Only lines that contain the word "gates" are to be returned from the data below.

======== DATASET RECORDS

===== config.mk =====
export PLATFORM = sky130hd
export DESIGN_NAME = product_accumulator
export DESIGN_NICKNAME = d
export VERILOG_FILES = /design/src/rtl/product_accumulator.sv
export SDC_FILE = /design/constraint.sdc
export NUM_CORES = 1
export LEC_CHECK = 0
export BUFFER_PORTS_ARGS = -buffer_cell sky130_fd_sc_hd__buf_2
export CORE_MARGIN = 4
export CORE_UTILIZATION = 38
export CTS_CLUSTER_SIZE = 28
export DETAILED_ROUTE_END_ITERATION = 7
export PLACE_DENSITY = 0.71
export SLEW_MARGIN = 40
export SYNTH_ARGS = -nofsm -noshare
export SYNTH_HDL_FRONTEND = slang
export SYNTH_SLANG_ARGS = --single-unit
export TNS_END_PERCENT = 20

===== constraint.sdc =====
create_clock -name clk -period 2.8 [get_ports clk]
set_clock_uncertainty 0.2 [all_clocks]
set_input_delay 0.28 -clock clk [delete_from_list [all_inputs] [get_ports clk]]
set_output_delay 0.28 -clock clk [all_outputs]
set_load 0.01 [all_outputs]

===== src/rtl/product_accumulator.sv =====
// Accumulates N_TERMS unsigned products into a saturating sum. The result
// is held behind a valid/ready handshake until downstream consumes it.
module product_accumulator #(
  parameter int unsigned N_TERMS = 4,
  parameter int unsigned ACC_W   = 8
) (
  input  logic             clk,
  input  logic             rst,
  input  logic [6:0]       prod,
  input  logic             in_valid,
  output logic             in_ready,
  input  logic             clear,
  output logic [ACC_W-1:0] acc_out,
  output logic             out_valid,
  input  logic             out_ready,
  output logic             ovf
);

  typedef enum logic [1:0] {
    StIdle = 2'd0,
    StAcc  = 2'd1,
    StDone = 2'd2
  } state_e;

  localparam logic [3:0]       NTerms  = 4'(N_TERMS);
  localparam logic [ACC_W-1:0] AccOnes = {ACC_W{1'b1}};

  state_e           state_q, state_d;
  logic [ACC_W-1:0] acc_q, acc_d;
  logic [3:0]       count_q, count_d;
  logic             ovf_q, ovf_d;

  logic [ACC_W:0]   prod_ext;
  logic [ACC_W:0]   sum;
  logic [3:0]       count_inc;
  logic             xfer;

  assign prod_ext  = (ACC_W + 1)'(prod);
  // One extra bit catches the carry that signals saturation.
  assign sum       = {1'b0, acc_q} + prod_ext;
  assign count_inc = count_q + 4'd1;

  // Handshake and output view; acc_out reads zero outside DONE.
  always_comb begin
    in_ready  = (state_q != StDone) && !clear;
    xfer      = in_valid && in_ready;
    out_valid = (state_q == StDone);
    acc_out   = (state_q == StDone) ? acc_q : '0;
    ovf       = ovf_q;
  end

  // Next-state, sum and term-count update.
  always_comb begin
    state_d = state_q;
    acc_d   = acc_q;
    count_d = count_q;
    ovf_d   = ovf_q;
    unique case (state_q)
      StIdle: begin
        if (clear) begin
          acc_d   = '0;
          count_d = '0;
          ovf_d   = 1'b0;
        end else if (xfer) begin
          acc_d   = prod_ext[ACC_W-1:0];
          count_d = 4'd1;
          ovf_d   = 1'b0;
          state_d = (NTerms == 4'd1) ? StDone : StAcc;
        end
      end
      StAcc: begin
        if (clear) begin
          acc_d   = '0;
          count_d = '0;
          ovf_d   = 1'b0;
          state_d = StIdle;
        end else if (xfer) begin
          // Once saturated, acc stays all ones because sum can only grow.
          if (sum[ACC_W]) begin
            acc_d = AccOnes;
            ovf_d = 1'b1;
          end else begin
            acc_d = sum[ACC_W-1:0];
          end
          count_d = count_inc;
          if (count_inc == NTerms) begin
            state_d = StDone;
          end
        end
      end
      StDone: begin
        // clear is ignored here; only consumption or rst drops the result.
        if (out_ready) begin
          acc_d   = '0;
          count_d = '0;
          ovf_d   = 1'b0;
          state_d = StIdle;
        end
      end
      default: begin
        acc_d   = '0;
        count_d = '0;
        ovf_d   = 1'b0;
        state_d = StIdle;
      end
    endcase
  end

  // State registers with synchronous active-high reset.
  always_ff @(posedge clk) begin
    if (rst) begin
      state_q <= StIdle;
      acc_q   <= '0;
      count_q <= '0;
      ovf_q   <= 1'b0;
    end else begin
      state_q <= state_d;
      acc_q   <= acc_d;
      count_q <= count_d;
      ovf_q   <= ovf_d;
    end
  end

endmodule


==> results of run 1 <==
cells in the mapped netlist:
cell      instances  area share, %
o211a_1           1           0.91
o21a_1            3            2.0
and2_1            8            4.5
and3b_1           3            2.4
buf_2             2           0.91
or4b_1            2            1.8
clkbuf_1          3            1.0
nor4_1            1           0.57
a211oi_1          4            2.7
nor2_4            1            1.0
o21ai_1           2           0.91
nor3_1            4            1.8
a32oi_1           1           0.80
and4b_1           1           0.91
xnor2_1           1           0.80
nand3_1           1           0.45
or2_1             1           0.57
nand2_1           8            2.7
or2_2             2            1.1
nor3b_1           1           0.68
inv_1             1           0.34
nand4_1           2            1.1
dfxtp_1          15             27
a41o_1            1           0.91
or3b_1            2            1.6
a21o_1            5            3.4
o21ai_0          16            7.3
or3_1             1           0.57
xor2_1            4            3.2
a211o_2           1           0.91
a21oi_1          11            5.0
nor2b_1           1           0.57
ha_1              9             10
fa_1              1            1.8
a31oi_1           4            2.3
nor2_1           14            4.8
worst max-delay path by stage:
stage,from,end,cells past startpoint
after floorplan,acc_q[0],acc_q[7],7
final,acc_q[0],acc_q[4],7
after global placement,prod[0],acc_q[3],8
after detailed placement,prod[0],acc_q[2],8
after CTS,acc_q[0],acc_q[2],7
after global routing,acc_q[0],acc_q[7],7
registers in the layout, indices dropped and copies added (netlist names):
| signal | cells |
|---|---|
| state_q | 2 |
| count_q | 4 |
| ovf | 1 |
| acc_q | 8 |
power groups by stage:
stage | combinational [uW] | sequential, uW | clock, uW
after floorplan | 68.6 | 230 | 0
after global placement | 86.3 | 235 | 0
after detailed placement | 88.3 | 236 | 0
after CTS | 89.3 | 231 | 136
after global routing | 100 | 232 | 142
final | 89.3 | 231 | 128
per-layer routing:
layer / vias up / share of wire (%) / track usage [%]
met5: - / 0 / 0
met4: 0 / 0.80 / 4.24
met3: 2 / 5.4 / 4.55
met2: 24 / 47 / 24.4
met1: 475 / 46 / 17.3
li1: 556 / - / -
through the flow:
step	power [uW]	cells	area, um2	hold slack [ps]
after CTS	456	190	1250	84.3
after floorplan	299	138	1100	243
after global placement	321	186	1230	253
after detailed placement	324	186	1230	267
after global routing	475	190	1250	90.1
final	448	190	1250	88.1
cells by family after synthesis:
family                   count (synthesis)  synth area share, %
AND/OR/NAND/NOR                         53                 27.3
AO/OA/AOI/OAI                           49                 27.2
flip-flops                              15                 27.3
adder cells (fa/ha/maj)                 10                 12.0
buffers and inverters                    6                 2.27
XOR/XNOR                                 5                 3.98
final cells by class:
class	instances	share of cell area (%)
Inverter	1	0.299
Tap cell	31	3.09
Clock buffer	4	2.09
Multi-Input combinational cell	117	61.8
Sequential cell	15	23.9
Timing Repair Buffer	22	8.77
cell usage in the layout (no fill, tap or decap), drive strengths merged:
cell / Yosys / final
nor2b: 1 / 1
o21ai: 18 / 18
xor2: 4 / 4
nor4: 1 / 1
or2: 3 / 3
fa: 1 / 1
or4b: 2 / 2
buf: 2 / 22
nor2: 15 / 15
and3b: 3 / 3
and4b: 1 / 1
nor3: 4 / 4
and2: 8 / 8
a211oi: 4 / 4
inv: 1 / 1
nor3b: 1 / 1
a32oi: 1 / 1
nand2: 8 / 8
ha: 9 / 9
clkbuf: 3 / 4
a21oi: 11 / 11
or3: 1 / 1
a31oi: 4 / 4
dfxtp: 15 / 15
o211a: 1 / 1
o21a: 3 / 3
xnor2: 1 / 1
a21o: 5 / 5
a41o: 1 / 1
nand3: 1 / 1
or3b: 2 / 2
nand4: 2 / 2
a211o: 1 / 1
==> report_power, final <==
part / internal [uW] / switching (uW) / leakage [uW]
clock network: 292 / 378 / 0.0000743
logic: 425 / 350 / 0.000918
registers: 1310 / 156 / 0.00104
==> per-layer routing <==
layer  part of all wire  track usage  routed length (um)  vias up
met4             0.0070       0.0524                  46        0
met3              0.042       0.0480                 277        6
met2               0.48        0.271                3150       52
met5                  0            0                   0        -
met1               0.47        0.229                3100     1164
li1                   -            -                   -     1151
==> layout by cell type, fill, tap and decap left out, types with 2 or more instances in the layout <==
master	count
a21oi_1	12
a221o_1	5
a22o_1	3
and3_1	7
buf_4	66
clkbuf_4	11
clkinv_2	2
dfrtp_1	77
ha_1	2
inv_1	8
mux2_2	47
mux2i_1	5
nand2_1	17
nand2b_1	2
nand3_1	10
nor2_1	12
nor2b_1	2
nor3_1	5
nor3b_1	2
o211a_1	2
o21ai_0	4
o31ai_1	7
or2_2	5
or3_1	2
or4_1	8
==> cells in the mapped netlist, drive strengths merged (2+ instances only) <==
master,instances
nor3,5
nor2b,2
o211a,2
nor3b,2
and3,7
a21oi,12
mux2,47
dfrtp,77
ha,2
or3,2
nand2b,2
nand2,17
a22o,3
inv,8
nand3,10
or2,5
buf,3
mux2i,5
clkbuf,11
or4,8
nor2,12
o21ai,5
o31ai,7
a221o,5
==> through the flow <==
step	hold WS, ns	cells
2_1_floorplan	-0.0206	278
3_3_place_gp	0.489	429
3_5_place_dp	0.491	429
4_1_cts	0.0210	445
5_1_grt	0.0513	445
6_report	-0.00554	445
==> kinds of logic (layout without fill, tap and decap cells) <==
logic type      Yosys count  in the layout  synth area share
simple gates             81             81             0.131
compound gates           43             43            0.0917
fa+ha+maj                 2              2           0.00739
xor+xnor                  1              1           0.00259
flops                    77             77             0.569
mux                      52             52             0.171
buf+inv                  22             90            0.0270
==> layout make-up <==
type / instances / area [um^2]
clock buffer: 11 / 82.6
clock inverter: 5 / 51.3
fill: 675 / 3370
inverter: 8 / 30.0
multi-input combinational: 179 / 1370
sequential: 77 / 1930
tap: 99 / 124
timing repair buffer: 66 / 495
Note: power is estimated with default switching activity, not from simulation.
<file path="config.mk">
export PLATFORM = sky130hd
export DESIGN_NAME = inst_loader
export DESIGN_NICKNAME = d
export VERILOG_FILES = /design/src/rtl/inst_loader.sv
export SDC_FILE = /design/constraint.sdc
export NUM_CORES = 1
export LEC_CHECK = 0
export CAP_MARGIN = 10
export CORE_ASPECT_RATIO = 0.8
export CORE_MARGIN = 5
export CORE_UTILIZATION = 49
export DETAILED_ROUTE_END_ITERATION = 10
export GPL_ROUTABILITY_DRIVEN = 0
export PLACE_DENSITY = 0.73
export RECOVER_POWER = 100
export SETUP_SLACK_MARGIN = 0.2
export SYNTH_ARGS = -nofsm -noshare
export SYNTH_HDL_FRONTEND = slang
export SYNTH_SLANG_ARGS = --single-unit
</file>
<file path="constraint.sdc">
create_clock -name i_clk -period 3.2 [get_ports i_clk]
set_clock_uncertainty 0.15 [all_clocks]
set_input_delay 0.32 -clock i_clk [delete_from_list [all_inputs] [get_ports i_clk]]
set_output_delay 0.32 -clock i_clk [all_outputs]
set_load 0.02 [all_outputs]
</file>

================

ANSWER BOX
simple gates             81             81             0.131
compound gates           43             43            0.0917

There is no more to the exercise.